Stored data:
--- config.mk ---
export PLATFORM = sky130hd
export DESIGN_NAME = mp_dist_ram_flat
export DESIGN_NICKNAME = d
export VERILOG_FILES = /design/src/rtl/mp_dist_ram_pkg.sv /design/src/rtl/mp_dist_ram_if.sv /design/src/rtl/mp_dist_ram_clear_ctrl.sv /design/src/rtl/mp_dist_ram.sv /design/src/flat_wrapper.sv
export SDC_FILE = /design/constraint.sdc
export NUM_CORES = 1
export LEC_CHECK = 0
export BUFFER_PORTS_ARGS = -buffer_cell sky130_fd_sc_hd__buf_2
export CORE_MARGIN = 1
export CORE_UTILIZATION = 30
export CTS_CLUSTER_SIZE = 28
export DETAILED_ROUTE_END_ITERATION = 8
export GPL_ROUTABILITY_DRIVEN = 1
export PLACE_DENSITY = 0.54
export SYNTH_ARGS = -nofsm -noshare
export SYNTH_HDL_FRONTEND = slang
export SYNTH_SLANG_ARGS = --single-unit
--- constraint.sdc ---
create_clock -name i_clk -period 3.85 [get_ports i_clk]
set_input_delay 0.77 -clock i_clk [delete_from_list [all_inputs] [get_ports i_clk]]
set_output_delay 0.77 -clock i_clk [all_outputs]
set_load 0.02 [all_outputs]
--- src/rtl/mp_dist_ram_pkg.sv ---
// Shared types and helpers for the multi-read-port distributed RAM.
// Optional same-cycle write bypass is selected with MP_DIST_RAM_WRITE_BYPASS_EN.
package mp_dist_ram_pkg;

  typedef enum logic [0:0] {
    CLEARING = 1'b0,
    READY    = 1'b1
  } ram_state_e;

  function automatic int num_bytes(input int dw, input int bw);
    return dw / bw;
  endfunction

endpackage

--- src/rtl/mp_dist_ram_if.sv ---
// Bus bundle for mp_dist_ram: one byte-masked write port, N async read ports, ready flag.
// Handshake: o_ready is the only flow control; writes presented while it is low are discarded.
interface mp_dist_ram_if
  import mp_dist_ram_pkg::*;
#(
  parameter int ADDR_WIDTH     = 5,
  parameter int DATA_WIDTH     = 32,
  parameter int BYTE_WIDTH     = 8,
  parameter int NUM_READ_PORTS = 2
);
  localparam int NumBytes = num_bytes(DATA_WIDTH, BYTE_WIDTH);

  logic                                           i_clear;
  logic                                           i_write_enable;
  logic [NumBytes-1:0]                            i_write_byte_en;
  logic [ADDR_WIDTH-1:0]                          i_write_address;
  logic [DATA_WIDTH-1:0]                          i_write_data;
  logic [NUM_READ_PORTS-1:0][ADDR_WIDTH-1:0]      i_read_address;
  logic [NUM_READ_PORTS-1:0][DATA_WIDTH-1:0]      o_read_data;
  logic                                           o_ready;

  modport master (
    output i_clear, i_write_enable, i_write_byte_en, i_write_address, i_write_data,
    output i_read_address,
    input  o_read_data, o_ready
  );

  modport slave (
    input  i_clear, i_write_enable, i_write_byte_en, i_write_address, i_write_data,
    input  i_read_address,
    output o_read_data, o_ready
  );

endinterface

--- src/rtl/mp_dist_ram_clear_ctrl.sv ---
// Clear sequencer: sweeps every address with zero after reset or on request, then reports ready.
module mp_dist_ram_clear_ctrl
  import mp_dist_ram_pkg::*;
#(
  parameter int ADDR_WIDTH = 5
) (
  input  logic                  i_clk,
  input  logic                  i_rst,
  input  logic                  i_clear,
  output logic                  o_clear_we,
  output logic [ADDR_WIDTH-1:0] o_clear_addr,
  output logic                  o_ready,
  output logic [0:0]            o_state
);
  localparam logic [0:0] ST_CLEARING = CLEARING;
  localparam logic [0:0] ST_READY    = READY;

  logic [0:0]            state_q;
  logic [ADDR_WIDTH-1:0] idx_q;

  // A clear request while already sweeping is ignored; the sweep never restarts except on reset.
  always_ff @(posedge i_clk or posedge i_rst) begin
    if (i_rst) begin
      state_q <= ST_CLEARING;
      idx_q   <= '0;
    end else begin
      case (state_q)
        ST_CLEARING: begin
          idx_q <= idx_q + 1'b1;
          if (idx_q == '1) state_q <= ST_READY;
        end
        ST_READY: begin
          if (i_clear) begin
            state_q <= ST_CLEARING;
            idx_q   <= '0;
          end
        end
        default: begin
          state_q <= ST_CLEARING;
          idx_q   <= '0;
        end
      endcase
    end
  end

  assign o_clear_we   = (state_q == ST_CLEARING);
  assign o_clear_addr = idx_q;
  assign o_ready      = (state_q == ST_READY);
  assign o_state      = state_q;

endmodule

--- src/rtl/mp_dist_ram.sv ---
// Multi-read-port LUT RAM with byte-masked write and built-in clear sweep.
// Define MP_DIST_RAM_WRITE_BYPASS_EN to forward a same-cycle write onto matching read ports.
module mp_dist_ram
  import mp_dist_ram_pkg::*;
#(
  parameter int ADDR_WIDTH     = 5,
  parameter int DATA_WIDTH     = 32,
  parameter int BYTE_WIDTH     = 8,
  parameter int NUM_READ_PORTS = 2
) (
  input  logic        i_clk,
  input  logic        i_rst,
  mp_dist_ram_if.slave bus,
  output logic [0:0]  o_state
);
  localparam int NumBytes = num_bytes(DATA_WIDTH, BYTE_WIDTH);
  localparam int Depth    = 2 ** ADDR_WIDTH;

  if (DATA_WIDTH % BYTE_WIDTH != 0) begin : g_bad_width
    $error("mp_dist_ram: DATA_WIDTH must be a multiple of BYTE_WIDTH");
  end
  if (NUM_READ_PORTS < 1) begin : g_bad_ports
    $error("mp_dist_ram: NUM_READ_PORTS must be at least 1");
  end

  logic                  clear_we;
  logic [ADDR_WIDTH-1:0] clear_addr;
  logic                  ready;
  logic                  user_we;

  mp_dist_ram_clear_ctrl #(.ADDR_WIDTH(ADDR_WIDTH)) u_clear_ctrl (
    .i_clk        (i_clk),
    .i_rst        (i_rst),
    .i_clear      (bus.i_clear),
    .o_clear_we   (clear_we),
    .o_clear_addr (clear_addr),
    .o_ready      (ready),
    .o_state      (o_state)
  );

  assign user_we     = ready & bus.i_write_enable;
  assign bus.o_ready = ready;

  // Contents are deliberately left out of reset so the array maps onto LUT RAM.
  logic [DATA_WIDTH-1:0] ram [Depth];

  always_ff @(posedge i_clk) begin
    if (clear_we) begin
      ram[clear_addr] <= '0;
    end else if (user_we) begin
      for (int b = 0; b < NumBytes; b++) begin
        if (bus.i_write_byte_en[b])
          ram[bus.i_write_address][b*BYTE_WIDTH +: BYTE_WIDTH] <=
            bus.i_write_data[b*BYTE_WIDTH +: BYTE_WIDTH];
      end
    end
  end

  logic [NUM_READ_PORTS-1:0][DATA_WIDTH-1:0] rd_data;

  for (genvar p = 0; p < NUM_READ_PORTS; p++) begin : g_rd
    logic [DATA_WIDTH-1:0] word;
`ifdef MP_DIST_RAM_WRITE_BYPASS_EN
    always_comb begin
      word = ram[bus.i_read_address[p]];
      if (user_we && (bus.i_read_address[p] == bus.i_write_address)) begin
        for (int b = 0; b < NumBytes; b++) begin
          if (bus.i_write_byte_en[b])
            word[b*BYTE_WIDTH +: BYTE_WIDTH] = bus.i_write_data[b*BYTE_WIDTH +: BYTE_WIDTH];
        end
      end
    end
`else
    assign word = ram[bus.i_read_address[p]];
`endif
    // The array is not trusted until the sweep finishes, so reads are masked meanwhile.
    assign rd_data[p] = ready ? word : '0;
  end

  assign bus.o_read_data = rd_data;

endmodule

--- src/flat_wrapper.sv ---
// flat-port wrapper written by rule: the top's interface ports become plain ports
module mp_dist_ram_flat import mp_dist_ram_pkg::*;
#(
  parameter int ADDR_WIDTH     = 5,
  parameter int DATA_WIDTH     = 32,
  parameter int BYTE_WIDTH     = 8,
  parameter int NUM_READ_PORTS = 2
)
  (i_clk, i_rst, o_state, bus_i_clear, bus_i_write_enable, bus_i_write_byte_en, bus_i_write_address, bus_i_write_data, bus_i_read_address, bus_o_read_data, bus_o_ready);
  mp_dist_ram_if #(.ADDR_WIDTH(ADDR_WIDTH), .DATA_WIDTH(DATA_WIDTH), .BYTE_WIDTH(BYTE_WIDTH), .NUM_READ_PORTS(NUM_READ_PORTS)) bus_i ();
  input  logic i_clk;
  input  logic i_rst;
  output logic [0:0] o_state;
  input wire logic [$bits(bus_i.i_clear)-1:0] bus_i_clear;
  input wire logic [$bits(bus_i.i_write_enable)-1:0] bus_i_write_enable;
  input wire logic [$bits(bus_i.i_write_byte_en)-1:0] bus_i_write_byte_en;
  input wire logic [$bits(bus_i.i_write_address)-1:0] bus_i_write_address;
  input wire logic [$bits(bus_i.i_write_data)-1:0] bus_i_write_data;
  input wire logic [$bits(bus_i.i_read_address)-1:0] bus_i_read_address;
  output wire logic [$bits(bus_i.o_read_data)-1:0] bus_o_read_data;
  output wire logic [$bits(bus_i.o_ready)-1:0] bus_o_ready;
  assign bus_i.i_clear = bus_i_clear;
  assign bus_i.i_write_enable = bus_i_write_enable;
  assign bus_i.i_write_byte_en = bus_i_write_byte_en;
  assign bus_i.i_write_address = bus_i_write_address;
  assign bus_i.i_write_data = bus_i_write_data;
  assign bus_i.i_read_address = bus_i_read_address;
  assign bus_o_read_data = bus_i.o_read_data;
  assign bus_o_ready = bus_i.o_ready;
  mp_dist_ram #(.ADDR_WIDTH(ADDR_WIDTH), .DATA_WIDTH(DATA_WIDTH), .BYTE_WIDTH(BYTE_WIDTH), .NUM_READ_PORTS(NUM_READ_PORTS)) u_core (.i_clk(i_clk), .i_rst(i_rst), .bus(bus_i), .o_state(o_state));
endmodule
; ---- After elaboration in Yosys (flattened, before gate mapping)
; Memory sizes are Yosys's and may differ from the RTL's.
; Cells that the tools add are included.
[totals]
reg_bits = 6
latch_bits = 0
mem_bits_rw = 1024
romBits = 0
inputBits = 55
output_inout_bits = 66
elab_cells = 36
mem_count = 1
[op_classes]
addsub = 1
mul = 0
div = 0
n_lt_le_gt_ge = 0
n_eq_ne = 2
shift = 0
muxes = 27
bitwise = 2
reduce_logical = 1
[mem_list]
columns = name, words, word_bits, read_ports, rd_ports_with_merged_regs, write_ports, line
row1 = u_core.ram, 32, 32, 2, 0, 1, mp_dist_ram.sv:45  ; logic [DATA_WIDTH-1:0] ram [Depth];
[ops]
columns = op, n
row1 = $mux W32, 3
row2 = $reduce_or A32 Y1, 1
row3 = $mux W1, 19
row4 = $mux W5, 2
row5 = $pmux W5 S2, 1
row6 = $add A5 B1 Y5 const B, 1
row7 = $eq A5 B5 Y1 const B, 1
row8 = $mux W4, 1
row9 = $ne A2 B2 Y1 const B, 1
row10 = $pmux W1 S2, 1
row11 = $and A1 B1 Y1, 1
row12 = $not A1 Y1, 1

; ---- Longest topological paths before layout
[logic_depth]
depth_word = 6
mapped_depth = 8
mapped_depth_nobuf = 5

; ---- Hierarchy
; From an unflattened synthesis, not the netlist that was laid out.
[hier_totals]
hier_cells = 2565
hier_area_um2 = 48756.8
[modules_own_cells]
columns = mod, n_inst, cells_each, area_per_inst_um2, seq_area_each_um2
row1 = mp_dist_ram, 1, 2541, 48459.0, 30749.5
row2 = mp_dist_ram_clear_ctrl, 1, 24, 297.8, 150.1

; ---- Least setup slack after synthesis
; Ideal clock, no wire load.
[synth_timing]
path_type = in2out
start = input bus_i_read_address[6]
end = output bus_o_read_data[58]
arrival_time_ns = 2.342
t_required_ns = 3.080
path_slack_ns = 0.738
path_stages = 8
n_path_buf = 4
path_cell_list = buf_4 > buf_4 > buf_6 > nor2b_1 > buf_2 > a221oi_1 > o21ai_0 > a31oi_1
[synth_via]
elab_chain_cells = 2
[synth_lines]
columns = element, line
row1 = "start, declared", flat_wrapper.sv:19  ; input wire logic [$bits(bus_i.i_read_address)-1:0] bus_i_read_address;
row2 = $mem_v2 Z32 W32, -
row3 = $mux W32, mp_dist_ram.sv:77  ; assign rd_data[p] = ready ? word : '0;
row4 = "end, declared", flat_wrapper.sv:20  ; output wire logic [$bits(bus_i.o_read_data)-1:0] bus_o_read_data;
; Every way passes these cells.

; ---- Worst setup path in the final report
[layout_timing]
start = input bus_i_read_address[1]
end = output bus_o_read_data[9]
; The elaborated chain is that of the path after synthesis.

Task goal: Your answer must be the data above, copied exactly from its first line through the line containing "export PLACE_DENSITY = 0.54", and nothing more.

Exercise answer:
--- config.mk ---
export PLATFORM = sky130hd
export DESIGN_NAME = mp_dist_ram_flat
export DESIGN_NICKNAME = d
export VERILOG_FILES = /design/src/rtl/mp_dist_ram_pkg.sv /design/src/rtl/mp_dist_ram_if.sv /design/src/rtl/mp_dist_ram_clear_ctrl.sv /design/src/rtl/mp_dist_ram.sv /design/src/flat_wrapper.sv
export SDC_FILE = /design/constraint.sdc
export NUM_CORES = 1
export LEC_CHECK = 0
export BUFFER_PORTS_ARGS = -buffer_cell sky130_fd_sc_hd__buf_2
export CORE_MARGIN = 1
export CORE_UTILIZATION = 30
export CTS_CLUSTER_SIZE = 28
export DETAILED_ROUTE_END_ITERATION = 8
export GPL_ROUTABILITY_DRIVEN = 1
export PLACE_DENSITY = 0.54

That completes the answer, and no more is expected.